==> src/rtl/m_opqueue_pkg.sv <==
// m_opqueue_pkg: shared constants for the instruction queue (NOP word, RV32 field positions).
// Revision: 1.0
`default_nettype none

package m_opqueue_pkg;

  localparam logic [31:0] c_NOPWORD     = 32'h0000_0013;
  localparam int          c_TRG_LSB     = 7;
  localparam int          c_FUNC3_LSB   = 12;
  localparam int          c_SRC1_LSB    = 15;
  localparam int          c_SRC2_LSB    = 20;
  localparam int          c_FUNC7_5_BIT = 30;
  localparam int          c_REG_W       = 5;
  localparam int          c_FUNC3_W     = 3;

  // A one-entry queue still needs a one-bit pointer; it is simply held at zero.
  function automatic int ptr_width(input int depth);
    return (depth > 1) ? $clog2(depth) : 1;
  endfunction

endpackage

`default_nettype wire

==> src/rtl/m_opqueue_ctl.sv <==
// m_opqueue_ctl: read/write pointers, occupancy count and flush/write/take priority.
// Revision: 1.0
`default_nettype none

module m_opqueue_ctl
  import m_opqueue_pkg::*;
#(
  parameter int DEPTH = 2,
  parameter int PW    = ptr_width(DEPTH),
  parameter int CW    = $clog2(DEPTH + 1)
) (
  input  logic          clk,
  input  logic          rstn,
  input  logic          i_flush,
  input  logic          i_wr_valid,
  input  logic          i_rd_take,
  output logic          o_we,
  output logic          o_wr_ready,
  output logic          o_rd_valid,
  output logic [PW-1:0] o_wptr,
  output logic [PW-1:0] o_rptr,
  output logic [CW-1:0] o_count
);

  logic [PW-1:0] r_wptr;
  logic [PW-1:0] r_rptr;
  logic [CW-1:0] r_count;
  logic          w_full;
  logic          w_empty;
  logic          w_write;
  logic          w_take;

  function automatic logic [PW-1:0] f_inc(input logic [PW-1:0] p);
    if (DEPTH == 1) return '0;
    return p + PW'(1);
  endfunction

  // wr_ready depends only on registered count, so there is no path from rd_take.
  assign w_full  = (r_count == CW'(DEPTH));
  assign w_empty = (r_count == '0);
  assign w_write = i_wr_valid & ~w_full;
  assign w_take  = i_rd_take & ~w_empty;

  always_ff @(posedge clk or negedge rstn) begin
    if (!rstn) begin
      r_wptr  <= '0;
      r_rptr  <= '0;
      r_count <= '0;
    end else if (i_flush) begin
      r_wptr  <= '0;
      r_rptr  <= '0;
      r_count <= '0;
    end else begin
      if (w_write) r_wptr <= f_inc(r_wptr);
      if (w_take)  r_rptr <= f_inc(r_rptr);
      if (w_write && !w_take)
        r_count <= r_count + CW'(1);
      else if (w_take && !w_write)
        r_count <= r_count - CW'(1);
    end
  end

  assign o_we       = w_write & ~i_flush;
  assign o_wr_ready = ~w_full;
  assign o_rd_valid = ~w_empty;
  assign o_wptr     = r_wptr;
  assign o_rptr     = r_rptr;
  assign o_count    = r_count;

endmodule

`default_nettype wire

==> src/rtl/m_opqueue.sv <==
// m_opqueue: DEPTH-entry instruction queue between fetch data (Di) and decode.
// Revision: 1.0
`default_nettype none

module m_opqueue
  import m_opqueue_pkg::*;
#(
  parameter int              DEPTH     = 2,
  parameter int              XLEN      = 32,
  parameter int              HIGHLEVEL = 1,
  parameter logic [XLEN-1:0] NOPWORD   = XLEN'(c_NOPWORD)
) (
  input  logic                         clk,
  input  logic                         rstn,
  input  logic                         flush,
  input  logic                         wr_valid,
  output logic                         wr_ready,
  input  logic [XLEN-1:0]              Di,
  output logic                         rd_valid,
  input  logic                         rd_take,
  output logic [XLEN-1:0]              INSTR,
  output logic [c_REG_W-1:0]           TRG,
  output logic [c_REG_W-1:0]           SRC1,
  output logic [c_REG_W-1:0]           SRC2,
  output logic [c_FUNC3_W-1:0]         FUNC3,
  output logic                         FUNC7_5,
  output logic [$clog2(DEPTH+1)-1:0]   count
);

  localparam int PW    = ptr_width(DEPTH);
  localparam int NSLOT = 1 << PW;

  logic            w_we;
  logic [PW-1:0]   w_wptr;
  logic [PW-1:0]   w_rptr;
  logic [XLEN-1:0] w_mem [NSLOT];
  logic [XLEN-1:0] w_head;

  m_opqueue_ctl #(
    .DEPTH (DEPTH),
    .PW    (PW),
    .CW    ($clog2(DEPTH + 1))
  ) u_ctl (
    .clk        (clk),
    .rstn       (rstn),
    .i_flush    (flush),
    .i_wr_valid (wr_valid),
    .i_rd_take  (rd_take),
    .o_we       (w_we),
    .o_wr_ready (wr_ready),
    .o_rd_valid (rd_valid),
    .o_wptr     (w_wptr),
    .o_rptr     (w_rptr),
    .o_count    (count)
  );

  generate
    if (HIGHLEVEL != 0) begin : g_behav
      logic [XLEN-1:0] r_mem [NSLOT];
      always_ff @(posedge clk) begin
        if (w_we) r_mem[w_wptr] <= Di;
      end
      assign w_mem = r_mem;
    end else begin : g_prim
      // One enable+reset register bank per slot, matching a DFFER-per-bit mapping.
      for (genvar i = 0; i < NSLOT; i++) begin : g_entry
        logic [XLEN-1:0] r_word;
        always_ff @(posedge clk or negedge rstn) begin
          if (!rstn)
            r_word <= '0;
          else if (w_we && (w_wptr == PW'(i)))
            r_word <= Di;
        end
        assign w_mem[i] = r_word;
      end
    end
  endgenerate

  assign w_head  = w_mem[w_rptr];
  assign INSTR   = rd_valid ? w_head : NOPWORD;
  assign TRG     = INSTR[c_TRG_LSB  +: c_REG_W];
  assign SRC1    = INSTR[c_SRC1_LSB +: c_REG_W];
  assign SRC2    = INSTR[c_SRC2_LSB +: c_REG_W];
  assign FUNC3   = INSTR[c_FUNC3_LSB +: c_FUNC3_W];
  assign FUNC7_5 = INSTR[c_FUNC7_5_BIT];

endmodule

`default_nettype wire

==> config.mk <==
export PLATFORM = sky130hd
export DESIGN_NAME = m_opqueue
export DESIGN_NICKNAME = d
export VERILOG_FILES = /design/src/rtl/m_opqueue_pkg.sv /design/src/rtl/m_opqueue_ctl.sv /design/src/rtl/m_opqueue.sv
export SDC_FILE = /design/constraint.sdc
export NUM_CORES = 1
export LEC_CHECK = 0
export BUFFER_PORTS_ARGS = -buffer_cell sky130_fd_sc_hd__buf_2
export CORE_MARGIN = 4
export CORE_UTILIZATION = 30
export DETAILED_ROUTE_END_ITERATION = 12
export HOLD_SLACK_MARGIN = 0.1
export PLACE_DENSITY_LB_ADDON = 0.15
export SLEW_MARGIN = 10
export SYNTH_ARGS = -nofsm -noshare
export SYNTH_HDL_FRONTEND = slang
export SYNTH_SLANG_ARGS = --single-unit
==> constraint.sdc <==
create_clock -name clk -period 4 [get_ports clk]
set_input_delay 0.6 -clock clk [delete_from_list [all_inputs] [get_ports clk]]
set_output_delay 0.6 -clock clk [all_outputs]
set_load 0.02 [all_outputs]
# == Word-level counts from Yosys, hierarchy flattened ==
# Index checks and enable logic that the tools add are counted.
# word_totals
out_inout_bits,55
reg_bits,68
# classes
n_reduce_logical,9
n_mux,14
n_bitwise,8
n_lt_le_gt_ge,3
addsub,4
eq_ne,1
# op_table
cell,count
2-to-1 mux 32 bit,5
bitwise mux 64 bit,1
demux 32 bit (select 1 bit),1
2-to-1 mux 2 bit,3
>= comparator 2 bit (second input constant),2
2-to-1 mux 1 bit,4
NOT 1 -> 2 bit,2
nonzero test 2 bit,2
AND 1 bit,3
logical AND 1 bit,3
NOT 1 bit,3
nonzero test 3 bit,1
adder 1 bit (second input constant),2
adder 2 x 1 -> 2 bit (second input constant),1
equality test 2 bit (second input constant),1
logical NOT 1 bit,2
logical NOT 2 bit,1
< comparator 2 x 1 -> 1 bit (second input constant),1
subtractor 2 x 1 -> 2 bit (second input constant),1

# == Logic depth before layout (Yosys ltp) ==
# Gate-level depths: netlist (run 1).
# depth
ltp_word,8
ltp_mapped,5

# == Hierarchy ==
# From an unflattened synthesis (run 1), not the netlist that was laid out.
# hier_totals
hier_cells,180
area_unflattened_um2,2900.3
# modules_own_cells
mod,instances,area_each_um2,seq_area_each_um2,cells_per_inst
m_opqueue,1,2672.6,1921.8,156
m_opqueue_ctl,1,227.7,100.1,24

# == Worst setup path after synthesis (run 1) ==
# OpenSTA, ideal clock, no wires.
# synth_timing
kind,register to register
from,"reg u_ctl.r_count[1], in the netlist u_ctl.o_count[1]"
to,reg g_behav.r_mem[0] in the netlist's numbering (enable)
t_arrival_ps,3377
setup_time_ps,468
path_slack_ps,155
required_time_ps,3532
stages_incl_launch_ff,5
path_cell_list,dfrtp_1 > nor2b_2 > inv_1 > nand2_1 > nor3b_1
# synth_via
elab_chain_len,4
# synth_rtl
item,line_no,text
from (decl),m_opqueue_ctl.sv:27,logic [CW-1:0] r_count;
from (signal assigned),m_opqueue_ctl.sv:57,r_count <= r_count + CW'(1);
from (signal assigned),m_opqueue_ctl.sv:59,r_count <= r_count - CW'(1);
equality test 2 bit,m_opqueue_ctl.sv:39,assign w_full = (r_count == CW'(DEPTH));
NOT 1 bit,n/a,
via wr_ready,m_opqueue.sv:17,"output logic wr_ready,"
AND 1 bit,m_opqueue_ctl.sv:41,assign w_write = i_wr_valid & ~w_full;
AND 1 bit,m_opqueue_ctl.sv:63,assign o_we = w_write & ~i_flush;
"to (signal, indexed assignment)",m_opqueue.sv:61,if (w_we) r_mem[w_wptr] <= Di;
to (decl),m_opqueue.sv:59,logic [XLEN-1:0] r_mem [NSLOT];
# The timed path passes the listed nets, and every way through them passes these cells.
# A chain may end at the register's enable or synchronous reset.

# == Worst setup path after layout (run 1) ==
# layout_timing
from,"reg u_ctl.r_count[1], in the netlist u_ctl.o_count[1]"
to,out SRC1[1]
# layout_via
elab_chain_len,2
# layout_rtl
item,line_no,text
logical NOT 2 bit,m_opqueue_ctl.sv:40,assign w_empty = (r_count == '0);
2-to-1 mux 32 bit,m_opqueue.sv:80,assign INSTR = rd_valid ? w_head : NOPWORD;
to (decl),m_opqueue.sv:23,"output logic [c_REG_W-1:0] SRC1,"
# Every way passes these cells.

==> results.json, run 1 <==
{
  "path_class": "register to output port",
  "cp_slowest_stage_delay_ns": 0.55,
  "pin_count": 92,
  "layout-drive-gt1-share": 0.431,
  "slew_headroom": 0.330,
  "synth_area_leaders": "edfxtp_1 (69%), mux2i_1 (12%), buf_4 (5.9%)",
  "synth-seq-cells": 68,
  "antenna_cells": 0,
  "tns_ns": 0,
  "ctsHtreeMaxLevel": 3,
  "run_status": "complete, no violations",
  "synth_edf_count": 64,
  "cts_tree": "yes",
  "final-setup-viol-count": 0,
  "die_area_um2": 10900,
  "syn_avg_cell_area_um2": 15.4,
  "ys_warn_count": 0,
  "tightest_slew_ns": 1.01,
  "fin_crit_ns": 2.55,
  "clk_pin_slew_ns": 0.07,
  "num_rows": 34,
  "crit_path_start_kind": "register",
  "crit_buf_inv": 2,
  "grt_pass1_vias": 1681,
  "drt-wirelength-per-cell_um": 14.3,
  "vdd_ir_drop_max_v": 0.000232,
  "r2r_start": "u_ctl.o_count[1]",
  "syn_nets": 218,
  "layout.nets": 299,
  "endpoint_kind": "output port",
  "synth_ff_type": "edfxtp_1",
  "fillers": 874,
  "final-seq-area_um2": 2020,
  "cp_max_fo": 17,
  "core-area_um2": 8850,
  "synth.largest_area_cell": "edfxtp_1",
  "cts_hold_repair.buffers": 1,
  "grt_pass1_wl_um": 8490,
  "max_cap_viol_count": 0,
  "cts_resized": 0,
  "antenna_found_initial": 1,
  "die_h_um": 104,
  "synthCells": 181,
  "cpMaxStageDelayCell": "nor2_2",
  "rsz0062_at_grt": "no",
  "whs_path_depth": 1,
  "portBuffers": 91,
  "power.leakage_nw": 1.37,
  "post-route-drc-count": 0,
  "gp_congestion": 0.683,
  "start_util": 0.314,
  "reg2reg_to": "g_behav.r_mem[35]",
  "via_count": 1627,
  "finalCritPeriodShare": 0.638,
  "rr_worst_depth": 5,
  "syn_to_final_growth_pct": 24.0,
  "post-cts-setup-buffer-count": 0,
  "dr.pass1.iters": 4,
  "synth_cell_types": 21,
  "cts_made_buffers": 9,
  "crit_chain": "nor2_2 > buf_4 > nor2_1 > buf_2",
  "drt-initial-drc-count": 34,
  "overflow": 0,
  "synth_seq_area_share": 0.727,
  "ys_top_cells_by_count": "edfxtp_1 (64), mux2i_1 (33), nor2_1 (31)",
  "hp-class": "primary input to register",
  "hold_viol": 0,
  "min_from": "Di[26]",
  "hpwl_um": 3650,
  "fmax_mhz": 392,
  "multi_input_area_um2": 577,
  "wl_um": 5350,
  "regToRegSetupSlack_ns": 1.88,
  "grt_use_total": 0.101,
  "synth.top_cell.area_share": 0.691,
  "skew_ns": 0.00601,
  "arrival_ns": 1.95,
  "power_density_nw_per_um2": 470,
  "viasPerCell": 4.34,
  "critPathRequiredTime_ns": 3.40,
  "synth_area_um2": 2780,
  "clock_path_buffers": 2,
  "cts.root.buffer_cell": "clkbuf_8",
  "drv_slew": 0,
  "crit_family": "simple AND/OR/NAND/NOR gates",
  "min_to": "g_behav.r_mem[58]",
  "ant_nets": 0,
  "die_x_um": 104,
  "yosysMostFrequentCell": "edfxtp_1",
  "synthArstFlopShare": 0.0588,
  "utilization": 0.390,
  "grt_max_degree": 34,
  "clock_latency_ns": 0.33,
  "numClockSinks": 68
}
[worst reg2reg max path, stage by stage, from the launching register on]
cell and delay, ns:
dfrtp_1 0.45, nor2b_2 0.19, inv_1 0.10, nand2_1 0.11, nor3_2 0.47, buf_4 0.46
[stage by stage]
stage	cells	cell area, um^2	total power, W	setup slack [ns]	hold WS [ns]
2_1_floorplan	181	2780	0.000994	0.155	0.304
3_3_place_gp	358	3230	0.00106	1.74	0.417
3_5_place_dp	358	3230	0.00106	1.74	0.413
4_1_cts	375	3450	0.00165	1.36	0.431
5_1_grt	375	3450	0.00170	1.26	0.422
6_report	375	3450	0.00162	1.45	0.453
[cell type report]
type | count | area share
well taps | 108 | 0.0392
repair buffers | 96 | 0.144
inverters | 3 | 0.00327
flip-flops and latches | 68 | 0.587
clock inverters | 7 | 0.0236
clock buffers | 9 | 0.0359
multi-input cells | 84 | 0.167
[cell families after synthesis]
logic type,Yosys count,share of synthesized area
xor gates and xnor gates,1,0.00315
DFF,68,0.727
AOI/OAI and AO/OA,8,0.0162
and+or+nand+nor,42,0.0648
buffers and inverters,29,0.0698
muxes,33,0.119
[sequential cells by signal, summed over array words and instances (netlist names)]
register / count
u_ctl.o_rptr: 1
g_behav.r_mem: 64
u_ctl.o_wptr: 1
u_ctl.o_count: 2
[placed cells by master (no fill, tap or decap), types with 2 or more instances in the layout]
| master | Yosys | routed |
|---|---|---|
| edfxtp_1 | 64 | 64 |
| bufinv_16 | 0 | 2 |
| clkinv_2 | 0 | 2 |
| o21ai_0 | 2 | 2 |
| a21oi_1 | 4 | 4 |
| clkbuf_8 | 0 | 9 |
| clkinv_1 | 0 | 3 |
| inv_2 | 2 | 2 |
| nand2_1 | 4 | 4 |
| nor2_1 | 31 | 30 |
| buf_2 | 2 | 91 |
| mux2i_1 | 33 | 33 |
| buf_4 | 22 | 4 |
| dfrtp_1 | 4 | 3 |
[where the power goes]
group / total (W) / internal [W] / switching [W] / leakage [nW]
sequential: 0.000831 / 0.000808 / 0.0000234 / 0.639
clock: 0.000580 / 0.000342 / 0.000237 / 0.105
combinational: 0.000208 / 0.0000779 / 0.000130 / 0.626
total: 0.00162 / 0.00123 / 0.000391 / 1.37
[worst max-delay path by stage]
stage | from | endpoint | slack, ns | depth (start not counted)
6_report | u_ctl.o_count[1] | SRC1[1] | 1.45 | 4
2_1_floorplan | u_ctl.o_count[1] | g_behav.r_mem[0] | 0.16 | 4
5_1_grt | u_ctl.o_rptr | INSTR[27] | 1.26 | 3
3_5_place_dp | u_ctl.o_rptr | INSTR[11] | 1.74 | 3
4_1_cts | u_ctl.o_rptr | INSTR[11] | 1.36 | 3
3_3_place_gp | u_ctl.o_rptr | TRG[4] | 1.74 | 3
[per-layer routing]
metal,routed length [um],global-route usage,part of all wire
met1,2340,0.123,0.44
met2,2480,0.160,0.46
met3,470,0.0577,0.088
met4,33,0.0171,0.0062
met5,20,0,0.0037
No activity file was read; power rests on OpenSTA's default activity.
==> inputs of run 2 (changes only) <==
- ABC_AREA: default -> 1
- clock period: 4 -> 2.5 ns (I/O delays scaled with it)
==> results.json, run 2 <==
{
  "grt_use_total": 0.117,
  "post-route-drc-count": 0,
  "layout.nets": 346,
  "synthArstFlopShare": 0.0588,
  "run_status": "complete, no violations",
  "portBuffers": 91,
  "synth_compound_area_frac": 0.0622,
  "syn_nets": 265,
  "crit_buf_inv": 2,
  "wl_met1_um": 2600,
  "pin_count": 92,
  "tightest_slew_ns": 0.502,
  "top_register": "g_behav.r_mem",
  "ctsHtreeMaxLevel": 3,
  "dr.pass1.iters": 4,
  "syn_avg_cell_area_um2": 12.2,
  "cp_slowest_stage_delay_ns": 0.39,
  "clock_latency_ns": 0.33,
  "dpl.cell_count": 405,
  "met3_length_um": 307,
  "arrival_ns": 1.61,
  "synthCells": 228,
  "fmax_mhz": 504,
  "drv_slew": 0,
  "power.leakage_nw": 1.45,
  "layout-drive-gt1-share": 0.379,
  "crit_path_start_kind": "register",
  "post-cts-setup-buffer-count": 0,
  "start_util": 0.314,
  "ant_nets": 0,
  "crit_chain": "clkinv_2 > nand2_1 > a21oi_1 > buf_2",
  "synth_area_um2": 2780,
  "antenna_found_initial": 0,
  "synth_edf_count": 64,
  "power.switching_w": 0.00138,
  "power_frac_clock": 0.236,
  "clock_path_buffers": 2,
  "gp_congestion": 0.716,
  "synth.top_cell.area_share": 0.692,
  "ys_top_cells_by_count": "nand2_1 (75), edfxtp_1 (64), a21oi_1 (29)",
  "synth-seq-cells": 68,
  "antenna_cells": 0,
  "grt_max_degree": 35,
  "layoutNonFillerInstCount": 422,
  "cts_resized": 0,
  "endpoint_kind": "output port",
  "fin_area_um2": 3430,
  "top_layer": "met4",
  "critPathRequiredTime_ns": 2.12,
  "drt-wirelength-per-cell_um": 14.3,
  "final_cell_mix": "buf_2 (91), nand2_1 (75), edfxtp_1 (64)",
  "rsz0062_at_grt": "no",
  "cts_made_buffers": 9,
  "power.internal_w": 0.00219,
  "final-setup-viol-count": 0,
  "fin_crit_ns": 1.99,
  "grt_pass1_vias": 1909,
  "power_density_nw_per_um2": 1040,
  "synth_ff_type": "edfxtp_1",
  "largest_reg_flops": 64,
  "path_class": "register to output port",
  "syn_to_final_growth_pct": 23.6,
  "wl_met2_um": 3010,
  "crit_family": "buffers and inverters",
  "ys_warn_count": 0,
  "synth_area_leaders": "edfxtp_1 (69%), nand2_1 (10%), a21oi_1 (5.2%)",
  "hp-class": "primary input to register",
  "finalCritPeriodShare": 0.794,
  "vdd_ir_drop_max_v": 0.000352,
  "yosysMostFrequentCell": "nand2_1",
  "synth_seq_area_share": 0.728,
  "numClockSinks": 68,
  "drt-initial-drc-count": 96,
  "synth.largest_area_cell": "edfxtp_1",
  "num_rows": 34,
  "cts.root.buffer_cell": "clkbuf_8",
  "die_area_um2": 10900,
  "slew_headroom": 0.665,
  "skew_ns": 0.00458,
  "final_common_cell": "buf_2",
  "wl_um": 6030,
  "core-area_um2": 8850,
  "clk_pin_slew_ns": 0.07,
  "synthXorXnorAreaFrac": 0,
  "fin_ws_ns": 0.515,
  "die_h_um": 104,
  "grt_pass1_wl_um": 9810,
  "synthMuxAreaShare": 0,
  "dp_slack_ns": 0.810,
  "overflow": 0,
  "cts_tree": "yes",
  "die_x_um": 104,
  "viasPerCell": 4.40,
  "tns_ns": 0,
  "max_cap_viol_count": 0,
  "via_count": 1858,
  "placed_area_um2": 3240,
  "synth_cell_types": 18,
  "synth_top_family_by_area": "simple AND/OR/NAND/NOR gates",
  "yosys.area_share.simple": 0.131,
  "cpMaxStageDelayCell": "dfrtp_1",
  "cp_max_fo": 34,
  "hpwl_um": 4160,
  "hold_viol": 0,
  "comb_power_share": 0.374,
  "netSwitchingFraction": 0.388,
  "seq_power_share": 0.391,
  "synthAdderAreaFrac": 0
}
## run 2: final cells by class
| type | instances | area [um^2] |
|---|---|---|
| multi-input cells | 125 | 552 |
| clock buffers | 10 | 128 |
| flip-flops and latches | 68 | 2020 |
| inverters | 6 | 23.8 |
| clock inverters | 6 | 55.1 |
| fillers | 901 | 5420 |
| repair buffers | 99 | 518 |
| well taps | 108 | 135 |
## run 2: timing repair
item / in CTS / in global routing
endpoints found under the setup margin: 0 / 0
hold endpoints to repair: 4 / 0
hold buffers: 1 / 0
## run 2: cell families (layout without fill, tap and decap cells)
kind of cell,Yosys count,after routing
compound gates,33,33
buf+inv,35,121
flops,68,68
simple gates,92,92
## run 2: through the flow
| step | power (W) | hold slack, ns | util |
|---|---|---|---|
| finish | 0.00357 | 0.232 | 0.388 |
| global route | 0.00380 | 0.210 | 0.388 |
| CTS | 0.00363 | 0.210 | 0.388 |
| detailed placement | 0.00278 | 0.190 | 0.366 |
| global placement | 0.00278 | 0.192 | 0.366 |
| floorplan | 0.00244 | 0.0794 | - |
## run 2: final timing paths
path	startpoint	cells after the start	to	slack, ns
worst min-delay path	Di[1]	1	g_behav.r_mem[33]	0.23
max in group asynchronous	rstn	2	u_ctl.o_rptr	2.01
worst max register to register	u_ctl.o_count[0]	5	g_behav.r_mem[54]	0.82
min in group asynchronous	rstn	2	u_ctl.o_count[0]	0.37
worst max-delay path	u_ctl.o_rptr	4	SRC1[0]	0.51
worst min register to register	u_ctl.o_wptr	1	u_ctl.o_wptr	0.56
## run 2: power groups by stage
| stage | clock [W] | combinational [W] | sequential, W |
|---|---|---|---|
| CTS | 0.000870 | 0.00137 | 0.00139 |
| global route | 0.000922 | 0.00147 | 0.00140 |
| finish | 0.000840 | 0.00133 | 0.00139 |
| global placement | 0 | 0.00136 | 0.00142 |
| detailed placement | 0 | 0.00136 | 0.00142 |
| floorplan | 0 | 0.00101 | 0.00142 |
## run 2: routing by layer
metal / track usage / vias to the layer above
met4: 0.0627 / 0
met3: 0.0292 / 9
met5: 0 / -
met1: 0.137 / 867
li1: - / 928
met2: 0.195 / 54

Work required
Determine how many lines above contain "placement" and respond with that number only.

Result for this exercise
4